The Stranger House (47 page)

Read The Stranger House Online

Authors: Reginald Hill

It occurred to her that her namesake, Saint Sam, must have trodden this same road with his mind in a similar whirl. He’d opted for talking with the person he felt closest to, and look where that had got the poor bastard!

By the time she reached the pub she was no nearer resolution. Through the window she glimpsed people in the bar. She didn’t want convivial company, she didn’t want to sit in her tiny room alone. If Mig had been there, upstairs or downstairs, she might have gone in, but he was up at the Hall. Talking to Dunstan Woollass.

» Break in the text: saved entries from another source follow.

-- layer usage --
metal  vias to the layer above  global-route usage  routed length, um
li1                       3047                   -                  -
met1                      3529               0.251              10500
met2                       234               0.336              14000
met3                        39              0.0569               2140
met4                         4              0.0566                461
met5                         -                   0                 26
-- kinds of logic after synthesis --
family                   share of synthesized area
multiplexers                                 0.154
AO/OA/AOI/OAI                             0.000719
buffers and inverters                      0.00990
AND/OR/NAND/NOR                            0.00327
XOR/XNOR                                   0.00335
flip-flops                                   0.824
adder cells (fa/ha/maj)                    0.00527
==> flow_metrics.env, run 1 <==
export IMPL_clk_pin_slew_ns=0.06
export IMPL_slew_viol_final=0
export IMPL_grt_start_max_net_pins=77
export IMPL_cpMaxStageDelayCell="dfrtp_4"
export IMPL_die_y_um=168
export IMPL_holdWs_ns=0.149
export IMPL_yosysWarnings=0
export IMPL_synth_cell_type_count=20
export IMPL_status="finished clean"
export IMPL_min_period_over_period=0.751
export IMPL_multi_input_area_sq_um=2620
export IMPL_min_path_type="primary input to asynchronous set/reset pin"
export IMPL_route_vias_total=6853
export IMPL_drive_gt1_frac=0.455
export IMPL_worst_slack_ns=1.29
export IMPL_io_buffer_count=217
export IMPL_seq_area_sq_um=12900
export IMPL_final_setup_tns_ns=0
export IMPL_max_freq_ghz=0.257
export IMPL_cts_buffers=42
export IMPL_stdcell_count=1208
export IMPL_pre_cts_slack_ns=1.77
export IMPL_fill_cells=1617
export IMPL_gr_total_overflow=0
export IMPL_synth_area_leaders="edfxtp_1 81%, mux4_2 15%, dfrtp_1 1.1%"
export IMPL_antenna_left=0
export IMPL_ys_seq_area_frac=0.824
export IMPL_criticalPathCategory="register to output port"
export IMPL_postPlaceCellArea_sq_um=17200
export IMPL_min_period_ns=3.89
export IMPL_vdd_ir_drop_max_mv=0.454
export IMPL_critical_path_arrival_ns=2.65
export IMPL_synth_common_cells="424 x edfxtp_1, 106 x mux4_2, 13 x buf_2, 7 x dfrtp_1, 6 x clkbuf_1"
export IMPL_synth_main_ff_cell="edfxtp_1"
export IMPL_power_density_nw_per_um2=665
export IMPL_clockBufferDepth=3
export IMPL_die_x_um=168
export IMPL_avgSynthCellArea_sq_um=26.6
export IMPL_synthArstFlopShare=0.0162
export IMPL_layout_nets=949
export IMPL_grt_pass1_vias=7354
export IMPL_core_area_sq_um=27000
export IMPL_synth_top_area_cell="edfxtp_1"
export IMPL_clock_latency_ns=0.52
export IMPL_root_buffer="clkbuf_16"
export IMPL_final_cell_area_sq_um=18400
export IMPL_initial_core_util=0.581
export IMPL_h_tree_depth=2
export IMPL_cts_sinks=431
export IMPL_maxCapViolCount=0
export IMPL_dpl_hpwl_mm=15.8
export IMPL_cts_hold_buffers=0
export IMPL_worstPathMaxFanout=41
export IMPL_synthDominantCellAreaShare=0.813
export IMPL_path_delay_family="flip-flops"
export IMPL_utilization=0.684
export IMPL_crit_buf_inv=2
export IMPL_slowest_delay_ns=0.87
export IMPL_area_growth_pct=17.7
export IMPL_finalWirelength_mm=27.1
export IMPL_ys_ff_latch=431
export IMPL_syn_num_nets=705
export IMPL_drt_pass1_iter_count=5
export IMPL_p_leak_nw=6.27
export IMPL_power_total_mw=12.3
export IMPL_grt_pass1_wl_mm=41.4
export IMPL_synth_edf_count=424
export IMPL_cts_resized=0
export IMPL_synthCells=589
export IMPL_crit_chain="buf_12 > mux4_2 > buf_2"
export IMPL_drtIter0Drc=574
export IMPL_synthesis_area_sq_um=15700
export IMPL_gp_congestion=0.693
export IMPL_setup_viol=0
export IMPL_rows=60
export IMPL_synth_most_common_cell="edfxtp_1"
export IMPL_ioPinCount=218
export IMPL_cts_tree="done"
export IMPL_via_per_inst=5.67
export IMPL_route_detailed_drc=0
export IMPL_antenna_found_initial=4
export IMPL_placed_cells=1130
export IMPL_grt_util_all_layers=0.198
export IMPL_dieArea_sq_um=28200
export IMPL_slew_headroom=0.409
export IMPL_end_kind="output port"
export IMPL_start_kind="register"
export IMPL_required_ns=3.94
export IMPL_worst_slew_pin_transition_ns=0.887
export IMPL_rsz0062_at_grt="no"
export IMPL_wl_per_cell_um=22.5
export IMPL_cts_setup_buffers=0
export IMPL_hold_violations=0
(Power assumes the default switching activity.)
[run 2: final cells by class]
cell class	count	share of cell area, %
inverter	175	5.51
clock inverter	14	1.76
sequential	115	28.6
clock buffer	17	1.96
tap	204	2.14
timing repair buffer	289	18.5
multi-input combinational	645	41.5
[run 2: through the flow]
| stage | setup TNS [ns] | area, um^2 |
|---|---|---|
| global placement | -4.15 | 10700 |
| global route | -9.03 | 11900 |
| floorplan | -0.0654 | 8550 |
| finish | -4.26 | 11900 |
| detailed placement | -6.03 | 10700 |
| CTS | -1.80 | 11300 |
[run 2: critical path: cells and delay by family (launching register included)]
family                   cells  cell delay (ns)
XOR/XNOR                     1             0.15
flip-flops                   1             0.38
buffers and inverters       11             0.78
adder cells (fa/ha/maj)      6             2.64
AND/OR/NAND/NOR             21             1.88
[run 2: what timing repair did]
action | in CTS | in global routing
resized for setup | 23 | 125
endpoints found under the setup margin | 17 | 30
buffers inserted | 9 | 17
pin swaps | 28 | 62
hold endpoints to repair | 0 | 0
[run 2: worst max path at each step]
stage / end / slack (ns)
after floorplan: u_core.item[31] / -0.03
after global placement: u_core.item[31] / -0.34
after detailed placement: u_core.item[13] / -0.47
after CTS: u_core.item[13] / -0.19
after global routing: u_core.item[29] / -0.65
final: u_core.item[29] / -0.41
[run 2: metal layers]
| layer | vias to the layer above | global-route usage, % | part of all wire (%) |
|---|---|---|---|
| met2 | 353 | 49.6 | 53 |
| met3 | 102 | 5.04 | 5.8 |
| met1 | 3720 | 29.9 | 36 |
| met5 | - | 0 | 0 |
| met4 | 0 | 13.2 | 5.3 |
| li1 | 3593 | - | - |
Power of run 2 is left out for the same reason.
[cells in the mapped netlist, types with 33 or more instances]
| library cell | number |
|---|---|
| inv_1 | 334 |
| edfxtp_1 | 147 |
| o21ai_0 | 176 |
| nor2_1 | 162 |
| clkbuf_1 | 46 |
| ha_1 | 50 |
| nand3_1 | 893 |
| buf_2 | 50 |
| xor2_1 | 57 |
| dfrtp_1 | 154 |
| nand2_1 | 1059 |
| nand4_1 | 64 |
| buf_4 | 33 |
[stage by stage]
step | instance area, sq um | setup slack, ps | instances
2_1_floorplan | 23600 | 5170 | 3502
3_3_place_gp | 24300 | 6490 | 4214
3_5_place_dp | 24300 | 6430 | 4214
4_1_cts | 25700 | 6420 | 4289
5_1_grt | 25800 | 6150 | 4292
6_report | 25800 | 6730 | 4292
===== src/design/pkcf_pkg.sv =====
// Shared types, constants and codes for the per-key chatter filter.
package pkcf_pkg;

   localparam int KEYS       = 128;
   localparam int TIME_BITS  = 32;
   localparam int KEY_W      = (KEYS > 1) ? $clog2(KEYS) : 1;
   localparam int DELAY_BITS = 16;
   localparam int ELAP_W     = (TIME_BITS > DELAY_BITS) ? TIME_BITS : DELAY_BITS;

   localparam int QUEUE_DEPTH = 2;
   localparam int QPTR_W      = $clog2(QUEUE_DEPTH);
   localparam int QCNT_W      = $clog2(QUEUE_DEPTH + 1);

   localparam logic [7:0] KBD_INTERNAL_A = 8'd58;
   localparam logic [7:0] KBD_INTERNAL_B = 8'd59;

   // configuration register indexes
   localparam int CSR_IDX_W = 2;
   localparam logic [CSR_IDX_W-1:0] CSR_BYPASS_ALL    = 2'd0;
   localparam logic [CSR_IDX_W-1:0] CSR_SKIP_EXTERNAL = 2'd1;
   localparam logic [CSR_IDX_W-1:0] CSR_SKIP_INTERNAL = 2'd2;

   localparam logic       OP_EVENT  = 1'b0;
   localparam logic       OP_LOAD   = 1'b1;
   localparam logic [1:0] KIND_DOWN = 2'd0;
   localparam logic [1:0] KIND_UP   = 2'd1;

   localparam logic [2:0] VERDICT_BYPASS      = 3'd0;
   localparam logic [2:0] VERDICT_ACCEPT      = 3'd1;
   localparam logic [2:0] VERDICT_BOUNCE_UP   = 3'd2;
   localparam logic [2:0] VERDICT_BOUNCE_DOWN = 3'd3;
   localparam logic [2:0] VERDICT_LOAD        = 3'd4;

   typedef logic [TIME_BITS-1:0]  time_type;
   typedef logic [KEY_W-1:0]      key_type;
   typedef logic [DELAY_BITS-1:0] delay_type;

   typedef enum logic [2:0] {
      CLS_LOAD,
      CLS_LOAD_SKIP,
      CLS_BYPASS,
      CLS_DOWN,
      CLS_UP,
      CLS_OTHER
   } cls_type;

   typedef struct packed {
      logic       op;
      logic [7:0] key_code;
      logic [1:0] event_kind;
      logic       auto_repeat;
      logic [7:0] keyboard_type;
      logic [31:0] time_ms;
      logic [15:0] set_delay_ms;
      logic       set_enabled;
   } req_type;

   typedef struct packed {
      logic        pass_event;
      logic [2:0]  verdict;
      logic [15:0] since_ms;
   } rsp_type;

   typedef struct packed {
      cls_type   cls;
      key_type   key;
      time_type  now;
      delay_type delay;
      logic      enable;
   } work_type;

   typedef struct packed {
      logic     valid;
      work_type work;
   } work_head_type;

endpackage


===== src/design/pkcf_front.sv =====
// Front end: configuration registers, event classification and the work queue.
module pkcf_front (
   input  logic                               clock,
   input  logic                               reset,
   input  logic                               req_push,
   output logic                               req_full,
   input  pkcf_pkg::req_type                  req_data,
   input  logic                               csr_wen,
   input  logic [pkcf_pkg::CSR_IDX_W-1:0]     csr_index,
   input  logic                               csr_wdata,
   output pkcf_pkg::work_head_type            work_head,
   input  logic                               work_pop
);
   import pkcf_pkg::*;

   logic bypass_all_ff, bypass_all_in;
   logic ignore_ext_ff, ignore_ext_in;
   logic ignore_int_ff, ignore_int_in;

   work_type q_mem_ff [QUEUE_DEPTH];
   logic [QPTR_W-1:0] wr_ptr_ff, wr_ptr_in;
   logic [QPTR_W-1:0] rd_ptr_ff, rd_ptr_in;
   logic [QCNT_W-1:0] q_cnt_ff, q_cnt_in;

   logic     push_ok;
   logic     pop_ok;
   logic     internal;
   logic     ignored;
   logic     in_range;
   work_type new_work;

   always_comb begin
      bypass_all_in = bypass_all_ff;
      ignore_ext_in = ignore_ext_ff;
      ignore_int_in = ignore_int_ff;
      if (csr_wen) begin
         unique case (csr_index)
            CSR_BYPASS_ALL:    bypass_all_in = csr_wdata;
            CSR_SKIP_EXTERNAL: ignore_ext_in = csr_wdata;
            CSR_SKIP_INTERNAL: ignore_int_in = csr_wdata;
            default: ;
         endcase
      end
   end

   // classify once here so the back end only sees what it must act on
   always_comb begin
      internal = (req_data.keyboard_type == KBD_INTERNAL_A) ||
                 (req_data.keyboard_type == KBD_INTERNAL_B);
      ignored  = bypass_all_ff || (ignore_ext_ff && !internal) ||
                 (ignore_int_ff && internal);
      in_range = {1'b0, req_data.key_code} < 9'(KEYS);

      new_work.key    = req_data.key_code[KEY_W-1:0];
      new_work.now    = time_type'(req_data.time_ms);
      new_work.delay  = req_data.set_delay_ms;
      new_work.enable = req_data.set_enabled;

      if (req_data.op == OP_LOAD) begin
         new_work.cls = in_range ? CLS_LOAD : CLS_LOAD_SKIP;
      end else if (ignored || !in_range ||
                   (req_data.event_kind == KIND_DOWN && req_data.auto_repeat)) begin
         new_work.cls = CLS_BYPASS;
      end else begin
         case (req_data.event_kind)
            KIND_DOWN: new_work.cls = CLS_DOWN;
            KIND_UP:   new_work.cls = CLS_UP;
            default:   new_work.cls = CLS_OTHER;
         endcase
      end
   end

   assign req_full = (q_cnt_ff == QCNT_W'(QUEUE_DEPTH));
   assign push_ok  = req_push && !req_full;
   assign pop_ok   = work_pop && (q_cnt_ff != '0);

   assign work_head.valid = (q_cnt_ff != '0);
   assign work_head.work  = q_mem_ff[rd_ptr_ff];

   always_comb begin
      wr_ptr_in = push_ok ? wr_ptr_ff + QPTR_W'(1) : wr_ptr_ff;
      rd_ptr_in = pop_ok  ? rd_ptr_ff + QPTR_W'(1) : rd_ptr_ff;
      q_cnt_in  = q_cnt_ff;
      if (push_ok && !pop_ok) begin
         q_cnt_in = q_cnt_ff + QCNT_W'(1);
      end else if (pop_ok && !push_ok) begin
         q_cnt_in = q_cnt_ff - QCNT_W'(1);
      end
   end

   always_ff @(posedge clock) begin
      if (reset) begin
         bypass_all_ff <= 1'b0;
         ignore_ext_ff <= 1'b0;
         ignore_int_ff <= 1'b0;
         wr_ptr_ff     <= '0;
         rd_ptr_ff     <= '0;
         q_cnt_ff      <= '0;
      end else begin
         bypass_all_ff <= bypass_all_in;
         ignore_ext_ff <= ignore_ext_in;
         ignore_int_ff <= ignore_int_in;
         wr_ptr_ff     <= wr_ptr_in;
         rd_ptr_ff     <= rd_ptr_in;
         q_cnt_ff      <= q_cnt_in;
      end
   end

   always_ff @(posedge clock) begin
      if (push_ok) begin
         q_mem_ff[wr_ptr_ff] <= new_work;
      end
   end

   a_q_cnt_bound: assert property (@(posedge clock) disable iff (reset)
      q_cnt_ff <= QCNT_W'(QUEUE_DEPTH))
      else $error("work queue count beyond depth");

   a_q_push_counts: assert property (@(posedge clock) disable iff (reset)
      (push_ok && !pop_ok) |=> (q_cnt_ff == $past(q_cnt_ff) + QCNT_W'(1)))
      else $error("accepted beat not counted in work queue");

   a_q_pop_has_head: assert property (@(posedge clock) disable iff (reset)
      work_pop |-> work_head.valid)
      else $error("work queue popped while empty");

endmodule


===== config.mk =====
export PLATFORM = sky130hd
export DESIGN_NAME = pkcf_front
export DESIGN_NICKNAME = d
export VERILOG_FILES = /design/src/design/pkcf_pkg.sv /design/src/design/pkcf_front.sv
export SDC_FILE = /design/constraint.sdc
export NUM_CORES = 1
export LEC_CHECK = 0
export ABC_AREA = 1
export BUFFER_PORTS_ARGS = -buffer_cell sky130_fd_sc_hd__buf_2
export CAP_MARGIN = 20
export CORE_MARGIN = 5
export CORE_UTILIZATION = 51
export CTS_CLUSTER_DIAMETER = 50
export CTS_CLUSTER_SIZE = 8
export DETAILED_ROUTE_END_ITERATION = 7
export PLACE_DENSITY = 0.79
export REMOVE_ABC_BUFFERS = 1
export SKIP_LAST_GASP = 1
export SLEW_MARGIN = 25
export SYNTH_ARGS = -nofsm -noshare
export SYNTH_HDL_FRONTEND = slang
export SYNTH_SLANG_ARGS = --single-unit

===== constraint.sdc =====
create_clock -name clock -period 4 [get_ports clock]
set_input_delay 0.6 -clock clock [delete_from_list [all_inputs] [get_ports clock]]
set_output_delay 0.6 -clock clock [all_outputs]
set_load 0.01 [all_outputs]
==> src/design/vdi_pkg.sv <==
// Shared types and constants for the vertex dedup indexer.
package vdi_pkg;

   // Default sizing
   localparam int TABLE_DEPTH_DEF = 1024;
   localparam int COORD_WIDTH_DEF = 32;

   // Fixed port widths
   localparam int FIELD_W = 32;
   localparam int IDX_W   = 10;
   localparam int THR_W   = 64;

   // Controller states
   typedef enum logic [0:0] {
      ST_IDLE,
      ST_SCAN
   } state_type;

   // Commands from controller to datapath
   typedef struct packed {
      logic load;       // capture vertex, clear scan pointer (and table on restart)
      logic issue;      // read the entry at the scan pointer and advance
      logic flush;      // drop everything in the compare pipeline
      logic append;     // write the captured vertex at the fill count
      logic rep_match;  // report index of the matching entry
      logic rep_new;    // report index of the appended entry
      logic rep_full;   // report a dropped vertex
   } ctl_cmd_type;

   // Status from datapath to controller
   typedef struct packed {
      logic scan_done;  // every stored entry has been read
      logic pipe_busy;  // compare pipeline still holds entries
      logic hit;        // oldest entry in flight at the last stage matches
      logic full;       // no room left in the table
   } dp_status_type;

endpackage
$ cat src/hdl/mer_pkg.sv
package mer_pkg;

  localparam int AXIS_BITS_DEF = 10;
  localparam int PC_BITS = 4;

  typedef enum logic {
    CMD_START = 1'b0,
    CMD_STEP  = 1'b1
  } cmd_t;

  typedef enum logic [1:0] {
    ST_IDLE,
    ST_MUL,
    ST_ACC,
    ST_EMIT
  } state_t;

  typedef enum logic [2:0] {
    PR_START,
    PR_CMP,
    PR_R1_NEG,
    PR_R1_POS,
    PR_R2_INIT,
    PR_R2_NEG,
    PR_R2_POS
  } prog_t;

  typedef enum logic [2:0] {
    OP_AX,
    OP_X,
    OP_Y,
    OP_ASQ,
    OP_BSQ,
    OP_SQ,
    OP_ONE,
    OP_TWELVE
  } opsel_t;

  typedef enum logic [1:0] {
    CAP_NONE,
    CAP_ASQ,
    CAP_BSQ,
    CAP_SQ
  } cap_t;

  typedef struct packed {
    opsel_t     sel_a;
    opsel_t     sel_b;
    logic [1:0] shift;
    logic       sub;
    logic       acc_en;
    cap_t       cap;
    logic       last;
  } uop_t;

  function automatic uop_t mk(opsel_t a, opsel_t b, logic [1:0] sh, logic sub,
                              logic en, cap_t cap, logic last);
    uop_t u;
    u.sel_a  = a;
    u.sel_b  = b;
    u.shift  = sh;
    u.sub    = sub;
    u.acc_en = en;
    u.cap    = cap;
    u.last   = last;
    return u;
  endfunction

  // Each entry is one multiply followed, when acc_en is set, by acc +/- (product << shift).
  function automatic uop_t uop_rom(prog_t prog, logic [PC_BITS-1:0] pc);
    uop_t u;
    u = mk(OP_ONE, OP_ONE, 2'd0, 1'b0, 1'b0, CAP_NONE, 1'b1);
    case (prog)
      PR_START: begin
        case (pc)
          4'd0:    u = mk(OP_AX,  OP_AX, 2'd0, 1'b0, 1'b1, CAP_ASQ,  1'b0);
          4'd1:    u = mk(OP_Y,   OP_Y,  2'd2, 1'b0, 1'b1, CAP_BSQ,  1'b0);
          4'd2:    u = mk(OP_ASQ, OP_Y,  2'd2, 1'b1, 1'b1, CAP_NONE, 1'b1);
          default: ;
        endcase
      end
      PR_CMP: begin
        case (pc)
          4'd0:    u = mk(OP_ASQ, OP_Y, 2'd0, 1'b0, 1'b1, CAP_NONE, 1'b0);
          4'd1:    u = mk(OP_BSQ, OP_X, 2'd0, 1'b1, 1'b1, CAP_NONE, 1'b1);
          default: ;
        endcase
      end
      PR_R1_NEG: begin
        case (pc)
          4'd0:    u = mk(OP_BSQ, OP_X,      2'd3, 1'b0, 1'b1, CAP_NONE, 1'b0);
          4'd1:    u = mk(OP_BSQ, OP_TWELVE, 2'd0, 1'b0, 1'b1, CAP_NONE, 1'b1);
          default: ;
        endcase
      end
      PR_R1_POS: begin
        case (pc)
          4'd0:    u = mk(OP_BSQ, OP_X,      2'd3, 1'b0, 1'b1, CAP_NONE, 1'b0);
          4'd1:    u = mk(OP_ASQ, OP_Y,      2'd3, 1'b1, 1'b1, CAP_NONE, 1'b0);
          4'd2:    u = mk(OP_ASQ, OP_ONE,    2'd3, 1'b0, 1'b1, CAP_NONE, 1'b0);
          4'd3:    u = mk(OP_BSQ, OP_TWELVE, 2'd0, 1'b0, 1'b1, CAP_NONE, 1'b1);
          default: ;
        endcase
      end
      PR_R2_INIT: begin
        case (pc)
          4'd0:    u = mk(OP_X,   OP_X,   2'd0, 1'b0, 1'b0, CAP_SQ,   1'b0);
          4'd1:    u = mk(OP_BSQ, OP_SQ,  2'd2, 1'b0, 1'b1, CAP_NONE, 1'b0);
          4'd2:    u = mk(OP_BSQ, OP_X,   2'd2, 1'b0, 1'b1, CAP_NONE, 1'b0);
          4'd3:    u = mk(OP_Y,   OP_Y,   2'd0, 1'b0, 1'b0, CAP_SQ,   1'b0);
          4'd4:    u = mk(OP_ASQ, OP_SQ,  2'd2, 1'b0, 1'b1, CAP_NONE, 1'b0);
          4'd5:    u = mk(OP_ASQ, OP_Y,   2'd3, 1'b1, 1'b1, CAP_NONE, 1'b0);
          4'd6:    u = mk(OP_ASQ, OP_ONE, 2'd2, 1'b0, 1'b1, CAP_NONE, 1'b0);
          4'd7:    u = mk(OP_BSQ, OP_ONE, 2'd0, 1'b0, 1'b1, CAP_NONE, 1'b0);
          4'd8:    u = mk(OP_ASQ, OP_BSQ, 2'd2, 1'b1, 1'b1, CAP_NONE, 1'b1);
          default: ;
        endcase
      end
      PR_R2_NEG: begin
        case (pc)
          4'd0:    u = mk(OP_BSQ, OP_X,      2'd3, 1'b0, 1'b1, CAP_NONE, 1'b0);
          4'd1:    u = mk(OP_ASQ, OP_Y,      2'd3, 1'b1, 1'b1, CAP_NONE, 1'b0);
          4'd2:    u = mk(OP_ASQ, OP_TWELVE, 2'd0, 1'b0, 1'b1, CAP_NONE, 1'b0);
          4'd3:    u = mk(OP_BSQ, OP_ONE,    2'd3, 1'b0, 1'b1, CAP_NONE, 1'b1);
          default: ;
        endcase
      end
      PR_R2_POS: begin
        case (pc)
          4'd0:    u = mk(OP_ASQ, OP_TWELVE, 2'd0, 1'b0, 1'b1, CAP_NONE, 1'b0);
          4'd1:    u = mk(OP_ASQ, OP_Y,      2'd3, 1'b1, 1'b1, CAP_NONE, 1'b1);
          default: ;
        endcase
      end
      default: ;
    endcase
    return u;
  endfunction

endpackage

Her great-grandfather. The great god of Skaddale who’d used his power to banish little Pam and despatch her on her fatal journey.

She crossed the road to the bridge, and looked down into the dimpling waters of the Skad. The shadow. The corpse. This was a place with its roots deep in a mysterious and mythical past. But no more so than back home. When it came to mumbo-jumbo, Ma and her people could run rings round this lot. And, so far as she knew, the mythologies of Australia had proved pretty resistant to any attempts to work them into this Johnny-come-lately Christian stuff. Things seemed so much more clear cut back home. Even the light was clearer. Here the sun still shone unchallenged as it approached its zenith,
but all around, the sharp edges of the heights were being blunted by a translucent haze that threatened change.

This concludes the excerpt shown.